### ASSIGNMENT
Restate verbatim the span of lines below between the line with "fp.dieW_um = 163" and the line with "syn_area_per_cell_um2 = 17.6", including those two lines, and only that span.

[Dataset records]
..............................

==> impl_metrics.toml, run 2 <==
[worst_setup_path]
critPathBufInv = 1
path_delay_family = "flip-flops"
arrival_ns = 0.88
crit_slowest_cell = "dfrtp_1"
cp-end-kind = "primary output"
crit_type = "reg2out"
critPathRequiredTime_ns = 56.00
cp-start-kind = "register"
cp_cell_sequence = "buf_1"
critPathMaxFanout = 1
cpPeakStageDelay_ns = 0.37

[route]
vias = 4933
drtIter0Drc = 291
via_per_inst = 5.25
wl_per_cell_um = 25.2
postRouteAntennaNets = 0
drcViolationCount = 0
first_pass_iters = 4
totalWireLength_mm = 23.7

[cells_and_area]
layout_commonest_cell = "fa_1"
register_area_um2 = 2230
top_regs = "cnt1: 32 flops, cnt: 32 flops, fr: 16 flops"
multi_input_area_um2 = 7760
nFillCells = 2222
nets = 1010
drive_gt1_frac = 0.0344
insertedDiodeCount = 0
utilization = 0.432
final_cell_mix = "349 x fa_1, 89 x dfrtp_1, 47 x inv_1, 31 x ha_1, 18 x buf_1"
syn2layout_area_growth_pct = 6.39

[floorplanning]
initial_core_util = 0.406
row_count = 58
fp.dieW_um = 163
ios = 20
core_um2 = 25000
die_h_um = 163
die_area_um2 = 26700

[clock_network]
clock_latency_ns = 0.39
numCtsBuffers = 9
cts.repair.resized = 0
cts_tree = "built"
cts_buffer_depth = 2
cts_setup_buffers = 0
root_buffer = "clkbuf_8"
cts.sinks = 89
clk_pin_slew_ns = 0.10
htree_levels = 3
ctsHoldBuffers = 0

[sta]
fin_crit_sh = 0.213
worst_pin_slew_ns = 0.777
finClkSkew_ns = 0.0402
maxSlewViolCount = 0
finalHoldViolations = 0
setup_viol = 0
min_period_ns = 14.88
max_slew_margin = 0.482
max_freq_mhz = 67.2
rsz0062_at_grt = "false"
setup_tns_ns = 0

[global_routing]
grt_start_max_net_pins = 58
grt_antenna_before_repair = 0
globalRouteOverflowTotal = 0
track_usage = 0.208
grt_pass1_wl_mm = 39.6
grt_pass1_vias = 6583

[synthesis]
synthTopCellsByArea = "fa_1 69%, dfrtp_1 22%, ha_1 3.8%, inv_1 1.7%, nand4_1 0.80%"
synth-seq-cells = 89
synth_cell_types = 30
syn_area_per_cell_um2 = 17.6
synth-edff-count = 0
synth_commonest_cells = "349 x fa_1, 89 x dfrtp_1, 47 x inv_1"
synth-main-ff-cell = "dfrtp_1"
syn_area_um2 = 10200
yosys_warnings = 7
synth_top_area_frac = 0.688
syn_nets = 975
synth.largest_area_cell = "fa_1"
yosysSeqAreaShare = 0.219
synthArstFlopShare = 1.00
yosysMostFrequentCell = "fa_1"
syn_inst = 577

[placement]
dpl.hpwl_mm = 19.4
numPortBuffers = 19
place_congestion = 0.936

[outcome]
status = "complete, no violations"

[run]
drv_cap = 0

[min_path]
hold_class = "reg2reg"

..............................

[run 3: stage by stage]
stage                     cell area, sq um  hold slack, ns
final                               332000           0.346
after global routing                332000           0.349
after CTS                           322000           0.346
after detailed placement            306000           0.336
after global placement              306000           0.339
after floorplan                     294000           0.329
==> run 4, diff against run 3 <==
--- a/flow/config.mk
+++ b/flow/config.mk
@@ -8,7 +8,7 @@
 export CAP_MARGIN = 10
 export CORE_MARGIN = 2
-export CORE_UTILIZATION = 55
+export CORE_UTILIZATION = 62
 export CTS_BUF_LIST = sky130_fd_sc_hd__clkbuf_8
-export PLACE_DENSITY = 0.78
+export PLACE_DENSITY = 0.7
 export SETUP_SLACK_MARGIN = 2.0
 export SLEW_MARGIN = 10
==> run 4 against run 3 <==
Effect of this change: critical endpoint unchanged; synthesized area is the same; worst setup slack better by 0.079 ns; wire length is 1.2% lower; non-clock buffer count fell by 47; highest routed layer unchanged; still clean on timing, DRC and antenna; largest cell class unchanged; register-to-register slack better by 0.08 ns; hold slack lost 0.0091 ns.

..............................

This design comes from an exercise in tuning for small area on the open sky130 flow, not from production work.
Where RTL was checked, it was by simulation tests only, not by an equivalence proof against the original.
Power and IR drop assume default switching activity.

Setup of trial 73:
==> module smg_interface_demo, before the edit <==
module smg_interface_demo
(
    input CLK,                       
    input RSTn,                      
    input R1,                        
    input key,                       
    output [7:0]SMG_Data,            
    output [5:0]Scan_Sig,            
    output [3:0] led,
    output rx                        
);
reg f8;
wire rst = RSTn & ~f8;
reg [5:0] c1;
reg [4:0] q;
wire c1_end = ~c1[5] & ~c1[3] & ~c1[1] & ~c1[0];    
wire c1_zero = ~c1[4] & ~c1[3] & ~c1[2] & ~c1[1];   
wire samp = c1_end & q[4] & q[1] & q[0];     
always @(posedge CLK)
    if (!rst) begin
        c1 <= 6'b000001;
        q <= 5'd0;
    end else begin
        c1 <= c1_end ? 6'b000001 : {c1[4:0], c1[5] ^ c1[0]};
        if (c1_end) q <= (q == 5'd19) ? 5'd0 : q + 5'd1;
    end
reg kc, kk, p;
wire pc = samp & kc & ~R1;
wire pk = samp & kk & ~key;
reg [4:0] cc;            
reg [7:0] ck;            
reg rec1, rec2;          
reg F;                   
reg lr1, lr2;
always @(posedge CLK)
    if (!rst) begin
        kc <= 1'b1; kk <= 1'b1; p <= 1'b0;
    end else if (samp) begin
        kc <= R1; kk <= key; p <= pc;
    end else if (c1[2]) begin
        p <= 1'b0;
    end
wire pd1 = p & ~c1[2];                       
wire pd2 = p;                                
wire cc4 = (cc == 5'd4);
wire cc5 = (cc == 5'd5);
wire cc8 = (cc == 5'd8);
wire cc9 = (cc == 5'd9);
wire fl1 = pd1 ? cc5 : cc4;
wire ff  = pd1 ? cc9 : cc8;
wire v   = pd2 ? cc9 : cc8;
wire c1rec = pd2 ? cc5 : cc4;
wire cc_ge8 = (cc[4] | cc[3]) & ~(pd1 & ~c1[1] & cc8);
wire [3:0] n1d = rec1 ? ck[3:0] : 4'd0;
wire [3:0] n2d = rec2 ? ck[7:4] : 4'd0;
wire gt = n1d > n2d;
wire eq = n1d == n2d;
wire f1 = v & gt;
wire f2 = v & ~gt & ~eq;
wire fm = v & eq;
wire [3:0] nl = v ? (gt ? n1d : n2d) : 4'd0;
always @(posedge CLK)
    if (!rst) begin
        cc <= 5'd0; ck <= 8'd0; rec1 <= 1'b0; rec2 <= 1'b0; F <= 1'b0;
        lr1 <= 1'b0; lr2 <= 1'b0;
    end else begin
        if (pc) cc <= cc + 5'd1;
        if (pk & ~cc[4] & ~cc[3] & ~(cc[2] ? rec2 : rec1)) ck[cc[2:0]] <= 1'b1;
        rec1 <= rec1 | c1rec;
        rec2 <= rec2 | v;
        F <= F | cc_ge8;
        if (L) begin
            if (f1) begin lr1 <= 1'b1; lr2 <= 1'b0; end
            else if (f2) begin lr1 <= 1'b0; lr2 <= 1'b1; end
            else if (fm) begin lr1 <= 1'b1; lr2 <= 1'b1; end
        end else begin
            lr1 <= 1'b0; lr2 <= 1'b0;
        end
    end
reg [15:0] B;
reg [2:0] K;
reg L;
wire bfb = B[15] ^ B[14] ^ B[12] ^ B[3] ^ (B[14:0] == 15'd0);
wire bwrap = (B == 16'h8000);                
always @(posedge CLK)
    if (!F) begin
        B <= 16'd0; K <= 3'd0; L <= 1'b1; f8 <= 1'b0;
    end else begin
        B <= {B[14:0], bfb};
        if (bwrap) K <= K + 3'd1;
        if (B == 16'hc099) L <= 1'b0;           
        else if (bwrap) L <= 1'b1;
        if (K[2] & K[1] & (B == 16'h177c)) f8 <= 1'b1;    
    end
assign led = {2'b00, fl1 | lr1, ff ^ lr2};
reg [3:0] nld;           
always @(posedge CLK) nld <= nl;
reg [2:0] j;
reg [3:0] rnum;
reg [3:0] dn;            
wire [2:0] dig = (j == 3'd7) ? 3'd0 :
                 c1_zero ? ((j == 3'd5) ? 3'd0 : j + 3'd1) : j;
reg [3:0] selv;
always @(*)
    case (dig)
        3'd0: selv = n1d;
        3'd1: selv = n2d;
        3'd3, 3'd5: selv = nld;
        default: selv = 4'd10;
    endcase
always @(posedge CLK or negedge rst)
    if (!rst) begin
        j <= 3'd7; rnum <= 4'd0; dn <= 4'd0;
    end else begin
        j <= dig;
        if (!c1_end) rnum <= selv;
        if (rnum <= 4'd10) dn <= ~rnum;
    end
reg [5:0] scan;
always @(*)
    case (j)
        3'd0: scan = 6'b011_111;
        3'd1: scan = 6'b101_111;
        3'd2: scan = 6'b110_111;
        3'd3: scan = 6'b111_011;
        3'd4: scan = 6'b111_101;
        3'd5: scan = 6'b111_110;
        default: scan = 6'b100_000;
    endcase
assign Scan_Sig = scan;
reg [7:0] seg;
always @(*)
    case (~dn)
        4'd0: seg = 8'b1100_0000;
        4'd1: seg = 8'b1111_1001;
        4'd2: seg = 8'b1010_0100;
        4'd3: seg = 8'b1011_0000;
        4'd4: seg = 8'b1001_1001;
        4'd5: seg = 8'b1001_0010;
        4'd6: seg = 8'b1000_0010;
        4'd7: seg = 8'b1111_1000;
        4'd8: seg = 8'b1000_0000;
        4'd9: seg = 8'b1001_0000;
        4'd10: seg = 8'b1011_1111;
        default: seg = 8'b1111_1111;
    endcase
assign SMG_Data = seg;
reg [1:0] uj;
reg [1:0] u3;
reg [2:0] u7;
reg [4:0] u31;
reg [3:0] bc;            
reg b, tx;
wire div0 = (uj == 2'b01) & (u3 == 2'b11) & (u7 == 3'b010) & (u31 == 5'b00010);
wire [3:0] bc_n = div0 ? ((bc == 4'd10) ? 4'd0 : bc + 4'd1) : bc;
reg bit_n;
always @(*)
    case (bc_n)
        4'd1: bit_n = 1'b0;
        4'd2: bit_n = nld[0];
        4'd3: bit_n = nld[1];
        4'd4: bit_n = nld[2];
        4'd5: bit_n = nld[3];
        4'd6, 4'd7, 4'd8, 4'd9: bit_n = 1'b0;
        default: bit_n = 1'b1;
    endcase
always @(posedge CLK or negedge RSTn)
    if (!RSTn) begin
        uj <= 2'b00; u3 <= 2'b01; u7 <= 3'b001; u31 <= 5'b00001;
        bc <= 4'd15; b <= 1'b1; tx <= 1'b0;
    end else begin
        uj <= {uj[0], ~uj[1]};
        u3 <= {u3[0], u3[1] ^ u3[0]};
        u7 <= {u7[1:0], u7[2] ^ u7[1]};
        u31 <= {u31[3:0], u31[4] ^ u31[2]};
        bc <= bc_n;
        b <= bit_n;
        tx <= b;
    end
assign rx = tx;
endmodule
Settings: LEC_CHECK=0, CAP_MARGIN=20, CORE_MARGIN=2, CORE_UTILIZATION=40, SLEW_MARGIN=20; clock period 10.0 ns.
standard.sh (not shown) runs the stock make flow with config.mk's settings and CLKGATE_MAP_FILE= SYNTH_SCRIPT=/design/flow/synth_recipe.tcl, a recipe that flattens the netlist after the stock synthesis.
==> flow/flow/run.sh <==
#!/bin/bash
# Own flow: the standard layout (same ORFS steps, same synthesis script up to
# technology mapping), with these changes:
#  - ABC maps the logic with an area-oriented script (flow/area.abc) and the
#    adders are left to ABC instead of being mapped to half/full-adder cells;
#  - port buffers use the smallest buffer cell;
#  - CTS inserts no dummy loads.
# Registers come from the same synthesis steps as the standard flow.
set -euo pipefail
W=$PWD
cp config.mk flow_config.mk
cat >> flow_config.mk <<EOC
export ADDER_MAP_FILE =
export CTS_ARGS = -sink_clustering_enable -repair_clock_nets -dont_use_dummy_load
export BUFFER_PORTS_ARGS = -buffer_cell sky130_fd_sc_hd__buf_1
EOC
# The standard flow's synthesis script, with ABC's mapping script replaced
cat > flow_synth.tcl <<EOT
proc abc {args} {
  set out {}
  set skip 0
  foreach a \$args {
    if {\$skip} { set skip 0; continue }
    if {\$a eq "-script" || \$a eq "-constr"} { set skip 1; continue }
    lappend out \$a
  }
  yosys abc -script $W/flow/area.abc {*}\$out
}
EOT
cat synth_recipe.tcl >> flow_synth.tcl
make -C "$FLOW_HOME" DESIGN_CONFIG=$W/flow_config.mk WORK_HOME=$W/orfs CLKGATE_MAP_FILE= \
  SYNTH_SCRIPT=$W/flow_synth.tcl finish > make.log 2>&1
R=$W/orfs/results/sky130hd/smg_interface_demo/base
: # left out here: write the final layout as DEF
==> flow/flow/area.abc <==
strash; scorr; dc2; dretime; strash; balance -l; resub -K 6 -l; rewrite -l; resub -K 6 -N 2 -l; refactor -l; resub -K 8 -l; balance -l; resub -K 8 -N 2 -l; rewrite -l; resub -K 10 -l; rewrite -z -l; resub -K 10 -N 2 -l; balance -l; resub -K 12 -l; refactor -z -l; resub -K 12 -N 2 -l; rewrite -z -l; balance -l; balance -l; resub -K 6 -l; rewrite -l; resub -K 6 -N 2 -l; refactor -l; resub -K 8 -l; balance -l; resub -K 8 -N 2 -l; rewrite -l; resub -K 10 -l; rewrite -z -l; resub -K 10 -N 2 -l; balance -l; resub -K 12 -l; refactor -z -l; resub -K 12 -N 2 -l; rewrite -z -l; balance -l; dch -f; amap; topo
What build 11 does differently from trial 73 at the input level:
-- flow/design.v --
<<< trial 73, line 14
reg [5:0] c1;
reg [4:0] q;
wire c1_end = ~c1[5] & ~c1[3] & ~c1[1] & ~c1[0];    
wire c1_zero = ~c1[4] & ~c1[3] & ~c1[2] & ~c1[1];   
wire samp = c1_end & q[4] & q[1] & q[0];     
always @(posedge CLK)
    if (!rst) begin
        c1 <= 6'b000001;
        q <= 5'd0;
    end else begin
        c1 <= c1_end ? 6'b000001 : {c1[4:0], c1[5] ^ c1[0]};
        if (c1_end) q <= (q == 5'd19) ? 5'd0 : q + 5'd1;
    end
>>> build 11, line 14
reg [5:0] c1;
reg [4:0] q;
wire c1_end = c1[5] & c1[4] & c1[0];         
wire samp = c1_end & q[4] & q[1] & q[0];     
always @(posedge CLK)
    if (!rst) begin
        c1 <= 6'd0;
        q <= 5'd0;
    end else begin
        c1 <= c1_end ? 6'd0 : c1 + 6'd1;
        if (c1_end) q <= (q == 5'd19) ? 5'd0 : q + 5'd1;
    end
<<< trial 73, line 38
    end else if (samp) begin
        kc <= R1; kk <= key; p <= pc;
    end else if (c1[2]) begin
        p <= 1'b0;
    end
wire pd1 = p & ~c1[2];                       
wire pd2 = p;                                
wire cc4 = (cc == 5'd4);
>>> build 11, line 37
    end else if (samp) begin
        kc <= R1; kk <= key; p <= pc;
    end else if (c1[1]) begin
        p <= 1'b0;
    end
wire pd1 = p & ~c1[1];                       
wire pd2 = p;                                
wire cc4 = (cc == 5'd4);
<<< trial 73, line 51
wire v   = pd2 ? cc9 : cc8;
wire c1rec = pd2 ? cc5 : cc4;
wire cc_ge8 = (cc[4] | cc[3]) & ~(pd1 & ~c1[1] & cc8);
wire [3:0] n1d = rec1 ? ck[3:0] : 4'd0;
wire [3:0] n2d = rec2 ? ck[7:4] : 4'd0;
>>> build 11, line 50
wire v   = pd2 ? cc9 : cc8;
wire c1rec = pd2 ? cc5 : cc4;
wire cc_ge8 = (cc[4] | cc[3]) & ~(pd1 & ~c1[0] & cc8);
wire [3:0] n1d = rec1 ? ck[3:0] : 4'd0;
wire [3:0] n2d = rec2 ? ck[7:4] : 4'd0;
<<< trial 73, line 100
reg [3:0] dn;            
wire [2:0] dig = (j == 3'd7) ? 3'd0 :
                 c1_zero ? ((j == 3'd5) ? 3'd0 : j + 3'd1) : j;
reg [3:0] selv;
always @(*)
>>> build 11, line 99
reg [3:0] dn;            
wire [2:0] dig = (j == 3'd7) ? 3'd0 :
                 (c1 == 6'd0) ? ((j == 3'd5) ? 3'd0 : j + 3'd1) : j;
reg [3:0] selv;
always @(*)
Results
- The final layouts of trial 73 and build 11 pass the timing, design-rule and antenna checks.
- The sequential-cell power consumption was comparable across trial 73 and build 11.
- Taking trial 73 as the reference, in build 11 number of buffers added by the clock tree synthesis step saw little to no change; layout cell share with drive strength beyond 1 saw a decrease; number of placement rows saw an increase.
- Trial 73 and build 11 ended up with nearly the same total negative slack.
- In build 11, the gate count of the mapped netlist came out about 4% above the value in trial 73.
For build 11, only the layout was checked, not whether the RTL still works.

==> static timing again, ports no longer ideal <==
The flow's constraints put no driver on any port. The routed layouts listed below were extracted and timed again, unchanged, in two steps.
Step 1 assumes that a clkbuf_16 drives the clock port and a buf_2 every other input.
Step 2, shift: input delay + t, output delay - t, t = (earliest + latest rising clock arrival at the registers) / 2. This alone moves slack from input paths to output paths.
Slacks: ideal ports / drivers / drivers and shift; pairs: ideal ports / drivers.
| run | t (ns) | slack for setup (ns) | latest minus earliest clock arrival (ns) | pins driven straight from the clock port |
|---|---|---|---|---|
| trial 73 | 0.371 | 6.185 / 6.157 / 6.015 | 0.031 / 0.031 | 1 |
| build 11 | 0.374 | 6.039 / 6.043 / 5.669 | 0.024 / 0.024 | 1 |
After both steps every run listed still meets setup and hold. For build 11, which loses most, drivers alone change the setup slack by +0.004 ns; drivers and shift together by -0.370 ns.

..............................

### RESPONSE TO THIS TASK
fp.dieW_um = 163
ios = 20
core_um2 = 25000
die_h_um = 163
die_area_um2 = 26700

[clock_network]
clock_latency_ns = 0.39
numCtsBuffers = 9
cts.repair.resized = 0
cts_tree = "built"
cts_buffer_depth = 2
cts_setup_buffers = 0
root_buffer = "clkbuf_8"
cts.sinks = 89
clk_pin_slew_ns = 0.10
htree_levels = 3
ctsHoldBuffers = 0

[sta]
fin_crit_sh = 0.213
worst_pin_slew_ns = 0.777
finClkSkew_ns = 0.0402
maxSlewViolCount = 0
finalHoldViolations = 0
setup_viol = 0
min_period_ns = 14.88
max_slew_margin = 0.482
max_freq_mhz = 67.2
rsz0062_at_grt = "false"
setup_tns_ns = 0

[global_routing]
grt_start_max_net_pins = 58
grt_antenna_before_repair = 0
globalRouteOverflowTotal = 0
track_usage = 0.208
grt_pass1_wl_mm = 39.6
grt_pass1_vias = 6583

[synthesis]
synthTopCellsByArea = "fa_1 69%, dfrtp_1 22%, ha_1 3.8%, inv_1 1.7%, nand4_1 0.80%"
synth-seq-cells = 89
synth_cell_types = 30
syn_area_per_cell_um2 = 17.6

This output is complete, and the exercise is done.